» **EXERCISE**:
From the first line of the records below through the line containing "u_core.settle_q,2", copy everything exactly and nothing more.

» **DATA SHOWN**:
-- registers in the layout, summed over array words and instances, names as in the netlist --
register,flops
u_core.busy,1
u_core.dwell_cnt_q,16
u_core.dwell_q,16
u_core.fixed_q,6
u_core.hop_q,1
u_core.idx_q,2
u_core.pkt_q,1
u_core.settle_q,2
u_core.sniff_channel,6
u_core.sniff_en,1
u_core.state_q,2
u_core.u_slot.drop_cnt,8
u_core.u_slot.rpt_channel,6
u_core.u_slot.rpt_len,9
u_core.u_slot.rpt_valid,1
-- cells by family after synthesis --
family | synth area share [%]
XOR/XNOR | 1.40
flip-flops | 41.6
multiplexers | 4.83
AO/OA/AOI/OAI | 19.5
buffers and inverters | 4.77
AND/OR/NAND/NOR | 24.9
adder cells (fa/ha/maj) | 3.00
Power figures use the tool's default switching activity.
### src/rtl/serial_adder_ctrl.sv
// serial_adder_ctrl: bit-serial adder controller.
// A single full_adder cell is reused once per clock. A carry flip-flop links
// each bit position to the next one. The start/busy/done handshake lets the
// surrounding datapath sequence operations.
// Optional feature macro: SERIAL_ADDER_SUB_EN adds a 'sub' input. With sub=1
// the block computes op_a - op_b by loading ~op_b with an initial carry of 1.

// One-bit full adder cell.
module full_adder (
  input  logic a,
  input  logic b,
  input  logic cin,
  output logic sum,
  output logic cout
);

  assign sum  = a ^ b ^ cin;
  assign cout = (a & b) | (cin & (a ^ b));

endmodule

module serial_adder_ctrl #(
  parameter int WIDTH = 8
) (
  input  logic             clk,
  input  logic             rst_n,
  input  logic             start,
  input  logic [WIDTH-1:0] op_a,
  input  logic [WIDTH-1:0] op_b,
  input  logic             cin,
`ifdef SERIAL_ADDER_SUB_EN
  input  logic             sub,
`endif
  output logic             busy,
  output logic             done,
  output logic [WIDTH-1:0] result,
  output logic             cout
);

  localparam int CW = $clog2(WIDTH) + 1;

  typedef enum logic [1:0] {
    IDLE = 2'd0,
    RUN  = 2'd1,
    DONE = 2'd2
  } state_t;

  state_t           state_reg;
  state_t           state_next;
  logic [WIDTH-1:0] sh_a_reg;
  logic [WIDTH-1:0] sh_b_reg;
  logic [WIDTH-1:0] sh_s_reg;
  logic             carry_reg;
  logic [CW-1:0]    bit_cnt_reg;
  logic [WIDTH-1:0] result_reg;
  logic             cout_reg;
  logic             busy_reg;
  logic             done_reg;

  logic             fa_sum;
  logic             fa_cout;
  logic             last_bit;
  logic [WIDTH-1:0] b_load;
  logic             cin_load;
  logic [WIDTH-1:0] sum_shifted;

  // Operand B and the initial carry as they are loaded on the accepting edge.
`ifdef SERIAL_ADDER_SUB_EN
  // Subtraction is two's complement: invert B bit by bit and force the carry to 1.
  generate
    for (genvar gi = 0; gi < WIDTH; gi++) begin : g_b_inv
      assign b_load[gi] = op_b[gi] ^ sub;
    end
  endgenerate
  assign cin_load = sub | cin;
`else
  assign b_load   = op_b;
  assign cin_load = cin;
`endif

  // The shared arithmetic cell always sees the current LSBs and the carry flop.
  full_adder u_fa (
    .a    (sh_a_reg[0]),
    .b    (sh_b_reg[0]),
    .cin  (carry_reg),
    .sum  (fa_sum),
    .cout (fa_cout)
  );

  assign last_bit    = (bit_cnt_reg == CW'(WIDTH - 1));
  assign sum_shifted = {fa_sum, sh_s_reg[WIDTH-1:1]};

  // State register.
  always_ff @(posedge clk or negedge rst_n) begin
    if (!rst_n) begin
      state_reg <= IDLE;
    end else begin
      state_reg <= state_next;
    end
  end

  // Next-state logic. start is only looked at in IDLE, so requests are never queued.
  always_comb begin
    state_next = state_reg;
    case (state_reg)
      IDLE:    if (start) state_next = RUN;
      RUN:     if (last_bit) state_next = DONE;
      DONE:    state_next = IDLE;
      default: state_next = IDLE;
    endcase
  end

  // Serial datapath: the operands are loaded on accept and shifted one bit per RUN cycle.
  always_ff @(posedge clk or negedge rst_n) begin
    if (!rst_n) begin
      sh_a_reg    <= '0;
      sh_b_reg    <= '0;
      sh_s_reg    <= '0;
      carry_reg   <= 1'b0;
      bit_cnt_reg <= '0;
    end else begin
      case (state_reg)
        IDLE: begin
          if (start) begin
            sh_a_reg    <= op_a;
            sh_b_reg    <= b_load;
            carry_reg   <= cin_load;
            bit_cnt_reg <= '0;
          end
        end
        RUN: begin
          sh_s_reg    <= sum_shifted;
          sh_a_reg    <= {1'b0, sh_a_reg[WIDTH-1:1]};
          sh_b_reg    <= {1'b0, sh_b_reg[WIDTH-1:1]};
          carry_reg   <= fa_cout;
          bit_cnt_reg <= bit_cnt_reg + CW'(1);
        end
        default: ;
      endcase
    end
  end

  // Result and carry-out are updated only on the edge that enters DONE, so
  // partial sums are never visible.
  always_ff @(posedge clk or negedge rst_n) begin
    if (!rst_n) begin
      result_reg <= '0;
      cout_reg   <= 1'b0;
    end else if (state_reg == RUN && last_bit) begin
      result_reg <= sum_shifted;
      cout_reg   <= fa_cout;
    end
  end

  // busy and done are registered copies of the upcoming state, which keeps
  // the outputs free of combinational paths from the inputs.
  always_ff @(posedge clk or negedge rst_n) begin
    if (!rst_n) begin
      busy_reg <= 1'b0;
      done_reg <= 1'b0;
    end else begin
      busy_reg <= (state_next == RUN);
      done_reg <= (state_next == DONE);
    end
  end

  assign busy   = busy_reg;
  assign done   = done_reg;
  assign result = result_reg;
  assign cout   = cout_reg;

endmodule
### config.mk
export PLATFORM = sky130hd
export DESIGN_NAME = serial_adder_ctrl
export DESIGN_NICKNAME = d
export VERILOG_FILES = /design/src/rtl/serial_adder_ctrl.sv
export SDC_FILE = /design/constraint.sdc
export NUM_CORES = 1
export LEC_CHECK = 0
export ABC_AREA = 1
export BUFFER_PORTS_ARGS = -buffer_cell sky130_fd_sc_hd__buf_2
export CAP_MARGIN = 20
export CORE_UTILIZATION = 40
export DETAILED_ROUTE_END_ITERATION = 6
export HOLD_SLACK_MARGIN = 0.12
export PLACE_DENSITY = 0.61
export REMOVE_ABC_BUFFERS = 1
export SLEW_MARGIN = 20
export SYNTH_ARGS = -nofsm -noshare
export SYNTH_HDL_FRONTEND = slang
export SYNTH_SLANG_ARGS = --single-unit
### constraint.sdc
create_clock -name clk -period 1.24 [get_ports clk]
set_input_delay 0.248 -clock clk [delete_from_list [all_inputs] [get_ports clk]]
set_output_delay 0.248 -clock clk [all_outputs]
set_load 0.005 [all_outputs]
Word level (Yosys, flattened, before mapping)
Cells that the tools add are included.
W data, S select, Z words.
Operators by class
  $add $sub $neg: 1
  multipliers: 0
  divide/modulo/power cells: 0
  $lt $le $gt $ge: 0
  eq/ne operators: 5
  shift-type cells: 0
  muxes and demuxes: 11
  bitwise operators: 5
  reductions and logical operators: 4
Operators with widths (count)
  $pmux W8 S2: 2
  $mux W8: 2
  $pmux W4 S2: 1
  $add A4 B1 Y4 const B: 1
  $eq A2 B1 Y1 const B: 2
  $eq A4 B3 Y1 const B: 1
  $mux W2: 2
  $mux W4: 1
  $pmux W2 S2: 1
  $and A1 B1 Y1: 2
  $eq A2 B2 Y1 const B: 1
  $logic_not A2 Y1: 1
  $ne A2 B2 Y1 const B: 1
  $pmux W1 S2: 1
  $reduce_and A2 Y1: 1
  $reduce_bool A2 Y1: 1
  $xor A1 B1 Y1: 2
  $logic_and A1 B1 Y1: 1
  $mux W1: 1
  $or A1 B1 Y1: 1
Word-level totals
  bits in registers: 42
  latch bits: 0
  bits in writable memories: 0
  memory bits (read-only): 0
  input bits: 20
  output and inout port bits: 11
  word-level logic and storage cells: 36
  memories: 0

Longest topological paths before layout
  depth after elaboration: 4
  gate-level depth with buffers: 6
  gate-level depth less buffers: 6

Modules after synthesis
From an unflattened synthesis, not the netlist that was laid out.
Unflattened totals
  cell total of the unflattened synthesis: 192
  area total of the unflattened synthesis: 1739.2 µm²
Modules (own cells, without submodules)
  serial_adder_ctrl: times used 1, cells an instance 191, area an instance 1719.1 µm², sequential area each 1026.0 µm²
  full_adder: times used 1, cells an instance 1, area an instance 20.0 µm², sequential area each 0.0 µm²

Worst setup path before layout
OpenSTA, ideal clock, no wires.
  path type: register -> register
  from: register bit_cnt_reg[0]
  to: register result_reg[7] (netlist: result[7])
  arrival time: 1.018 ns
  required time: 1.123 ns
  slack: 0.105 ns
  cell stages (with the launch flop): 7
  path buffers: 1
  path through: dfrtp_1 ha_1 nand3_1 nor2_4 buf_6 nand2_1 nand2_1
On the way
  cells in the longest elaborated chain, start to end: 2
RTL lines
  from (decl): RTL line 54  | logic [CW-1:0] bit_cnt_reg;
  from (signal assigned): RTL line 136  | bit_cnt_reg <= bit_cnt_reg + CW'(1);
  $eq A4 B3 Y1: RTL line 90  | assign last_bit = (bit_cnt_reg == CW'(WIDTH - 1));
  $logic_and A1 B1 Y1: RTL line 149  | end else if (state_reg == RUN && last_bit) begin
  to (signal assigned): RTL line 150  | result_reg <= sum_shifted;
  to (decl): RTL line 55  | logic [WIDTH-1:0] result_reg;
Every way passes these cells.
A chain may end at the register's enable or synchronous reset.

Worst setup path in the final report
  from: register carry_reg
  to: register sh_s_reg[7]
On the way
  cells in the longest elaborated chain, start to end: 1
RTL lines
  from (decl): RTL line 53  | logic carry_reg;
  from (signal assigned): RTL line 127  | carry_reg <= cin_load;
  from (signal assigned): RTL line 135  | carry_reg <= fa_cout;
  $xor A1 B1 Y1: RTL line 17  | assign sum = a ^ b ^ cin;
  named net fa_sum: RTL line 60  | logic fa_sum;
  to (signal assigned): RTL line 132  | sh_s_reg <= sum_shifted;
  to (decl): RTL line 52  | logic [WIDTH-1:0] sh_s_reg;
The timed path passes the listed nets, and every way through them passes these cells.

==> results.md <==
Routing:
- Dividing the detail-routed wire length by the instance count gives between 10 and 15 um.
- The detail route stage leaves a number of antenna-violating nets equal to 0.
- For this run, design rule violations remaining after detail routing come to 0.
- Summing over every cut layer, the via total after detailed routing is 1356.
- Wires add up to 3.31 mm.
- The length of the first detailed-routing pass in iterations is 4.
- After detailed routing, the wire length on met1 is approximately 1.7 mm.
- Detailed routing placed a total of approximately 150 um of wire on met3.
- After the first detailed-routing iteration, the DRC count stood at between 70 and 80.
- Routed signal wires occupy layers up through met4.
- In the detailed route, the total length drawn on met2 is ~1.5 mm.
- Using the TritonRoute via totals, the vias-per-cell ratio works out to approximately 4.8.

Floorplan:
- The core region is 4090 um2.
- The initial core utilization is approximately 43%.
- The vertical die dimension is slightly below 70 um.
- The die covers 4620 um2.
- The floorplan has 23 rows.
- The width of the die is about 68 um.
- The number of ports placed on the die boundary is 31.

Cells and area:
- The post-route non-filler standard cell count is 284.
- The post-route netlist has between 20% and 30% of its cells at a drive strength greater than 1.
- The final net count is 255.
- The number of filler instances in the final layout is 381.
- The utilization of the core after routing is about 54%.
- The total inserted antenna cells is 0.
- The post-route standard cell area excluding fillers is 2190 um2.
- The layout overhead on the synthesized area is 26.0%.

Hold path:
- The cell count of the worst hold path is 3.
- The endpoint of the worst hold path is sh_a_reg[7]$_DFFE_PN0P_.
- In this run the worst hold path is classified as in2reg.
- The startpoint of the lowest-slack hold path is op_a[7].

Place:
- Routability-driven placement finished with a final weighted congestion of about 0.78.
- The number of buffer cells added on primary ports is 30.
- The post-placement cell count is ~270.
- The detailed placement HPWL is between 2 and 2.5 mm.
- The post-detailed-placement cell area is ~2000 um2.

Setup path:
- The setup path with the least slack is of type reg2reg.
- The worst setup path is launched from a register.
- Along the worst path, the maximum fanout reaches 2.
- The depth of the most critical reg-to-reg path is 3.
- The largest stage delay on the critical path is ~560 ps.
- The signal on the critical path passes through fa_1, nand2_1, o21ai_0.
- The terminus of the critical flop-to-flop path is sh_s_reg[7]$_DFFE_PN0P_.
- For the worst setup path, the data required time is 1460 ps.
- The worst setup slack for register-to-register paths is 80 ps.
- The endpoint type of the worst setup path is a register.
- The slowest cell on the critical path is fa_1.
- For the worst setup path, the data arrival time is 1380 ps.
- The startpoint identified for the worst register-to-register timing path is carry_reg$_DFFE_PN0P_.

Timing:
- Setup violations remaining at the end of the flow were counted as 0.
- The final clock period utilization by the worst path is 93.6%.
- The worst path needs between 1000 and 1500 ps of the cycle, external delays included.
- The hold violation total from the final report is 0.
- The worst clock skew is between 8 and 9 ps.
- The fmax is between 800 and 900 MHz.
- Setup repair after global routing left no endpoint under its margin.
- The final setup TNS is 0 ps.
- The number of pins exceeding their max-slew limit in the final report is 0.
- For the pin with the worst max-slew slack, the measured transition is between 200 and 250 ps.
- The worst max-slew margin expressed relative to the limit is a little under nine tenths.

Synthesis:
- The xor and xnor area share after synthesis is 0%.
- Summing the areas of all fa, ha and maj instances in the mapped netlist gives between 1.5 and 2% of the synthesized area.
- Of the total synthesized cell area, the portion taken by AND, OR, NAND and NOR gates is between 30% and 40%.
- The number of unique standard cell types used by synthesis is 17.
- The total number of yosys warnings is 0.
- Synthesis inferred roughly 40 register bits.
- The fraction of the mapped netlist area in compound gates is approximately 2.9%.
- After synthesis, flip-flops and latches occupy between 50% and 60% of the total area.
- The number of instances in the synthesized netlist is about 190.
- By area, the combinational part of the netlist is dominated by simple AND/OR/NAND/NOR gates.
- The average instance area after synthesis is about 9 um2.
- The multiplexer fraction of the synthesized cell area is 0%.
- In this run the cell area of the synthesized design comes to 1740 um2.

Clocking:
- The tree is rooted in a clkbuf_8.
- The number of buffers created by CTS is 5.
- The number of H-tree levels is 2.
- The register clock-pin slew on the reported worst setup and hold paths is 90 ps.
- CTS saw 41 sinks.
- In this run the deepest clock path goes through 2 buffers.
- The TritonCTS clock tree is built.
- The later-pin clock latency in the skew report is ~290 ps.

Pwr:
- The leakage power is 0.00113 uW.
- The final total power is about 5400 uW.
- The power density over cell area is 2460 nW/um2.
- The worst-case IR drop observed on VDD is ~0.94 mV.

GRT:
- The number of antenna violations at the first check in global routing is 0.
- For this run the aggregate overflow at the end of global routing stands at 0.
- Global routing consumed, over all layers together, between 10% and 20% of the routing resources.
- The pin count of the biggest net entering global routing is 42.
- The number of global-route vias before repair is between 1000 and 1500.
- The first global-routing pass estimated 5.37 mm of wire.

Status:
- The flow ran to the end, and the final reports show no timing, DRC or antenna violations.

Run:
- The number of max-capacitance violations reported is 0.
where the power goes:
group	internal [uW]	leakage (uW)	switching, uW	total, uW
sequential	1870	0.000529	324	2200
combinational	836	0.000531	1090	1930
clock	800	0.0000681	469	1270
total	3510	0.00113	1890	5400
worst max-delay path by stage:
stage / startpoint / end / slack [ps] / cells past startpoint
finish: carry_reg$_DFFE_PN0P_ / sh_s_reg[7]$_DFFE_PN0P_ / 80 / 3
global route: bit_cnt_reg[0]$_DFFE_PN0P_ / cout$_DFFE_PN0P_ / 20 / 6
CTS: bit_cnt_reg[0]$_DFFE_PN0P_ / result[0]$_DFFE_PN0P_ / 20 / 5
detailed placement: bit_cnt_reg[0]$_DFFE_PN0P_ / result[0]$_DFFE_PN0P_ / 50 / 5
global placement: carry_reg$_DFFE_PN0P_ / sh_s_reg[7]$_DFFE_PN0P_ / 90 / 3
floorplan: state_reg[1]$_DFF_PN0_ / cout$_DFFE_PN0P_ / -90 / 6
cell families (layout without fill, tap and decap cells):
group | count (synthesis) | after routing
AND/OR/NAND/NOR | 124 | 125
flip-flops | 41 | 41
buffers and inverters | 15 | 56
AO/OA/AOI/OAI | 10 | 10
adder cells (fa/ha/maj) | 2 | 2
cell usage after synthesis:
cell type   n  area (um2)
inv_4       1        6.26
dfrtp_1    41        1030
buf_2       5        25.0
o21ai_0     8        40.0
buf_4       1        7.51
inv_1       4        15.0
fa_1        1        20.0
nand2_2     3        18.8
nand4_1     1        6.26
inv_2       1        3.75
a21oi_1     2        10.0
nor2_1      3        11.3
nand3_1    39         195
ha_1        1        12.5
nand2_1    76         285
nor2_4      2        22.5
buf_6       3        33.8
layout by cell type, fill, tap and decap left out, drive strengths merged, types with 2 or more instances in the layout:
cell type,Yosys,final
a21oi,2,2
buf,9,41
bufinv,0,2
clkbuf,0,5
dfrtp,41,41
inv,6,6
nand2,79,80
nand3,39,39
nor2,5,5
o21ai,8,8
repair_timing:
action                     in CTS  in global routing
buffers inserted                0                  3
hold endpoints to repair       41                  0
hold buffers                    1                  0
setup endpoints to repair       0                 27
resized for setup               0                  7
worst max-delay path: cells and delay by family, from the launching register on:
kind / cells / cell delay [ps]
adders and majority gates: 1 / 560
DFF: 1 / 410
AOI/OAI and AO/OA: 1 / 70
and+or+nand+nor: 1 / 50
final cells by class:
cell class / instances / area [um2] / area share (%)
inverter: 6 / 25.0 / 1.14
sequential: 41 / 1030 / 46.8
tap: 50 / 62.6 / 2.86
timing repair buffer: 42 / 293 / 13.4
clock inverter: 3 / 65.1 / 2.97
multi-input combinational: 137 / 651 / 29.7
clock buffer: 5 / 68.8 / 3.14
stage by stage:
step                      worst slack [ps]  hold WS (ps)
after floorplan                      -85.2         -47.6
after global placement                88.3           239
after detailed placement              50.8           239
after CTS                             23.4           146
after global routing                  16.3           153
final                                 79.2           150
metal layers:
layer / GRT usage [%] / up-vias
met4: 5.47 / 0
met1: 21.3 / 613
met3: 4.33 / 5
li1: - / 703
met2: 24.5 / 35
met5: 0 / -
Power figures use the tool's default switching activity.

» **YOUR RESPONSE**:
-- registers in the layout, summed over array words and instances, names as in the netlist --
register,flops
u_core.busy,1
u_core.dwell_cnt_q,16
u_core.dwell_q,16
u_core.fixed_q,6
u_core.hop_q,1
u_core.idx_q,2
u_core.pkt_q,1
u_core.settle_q,2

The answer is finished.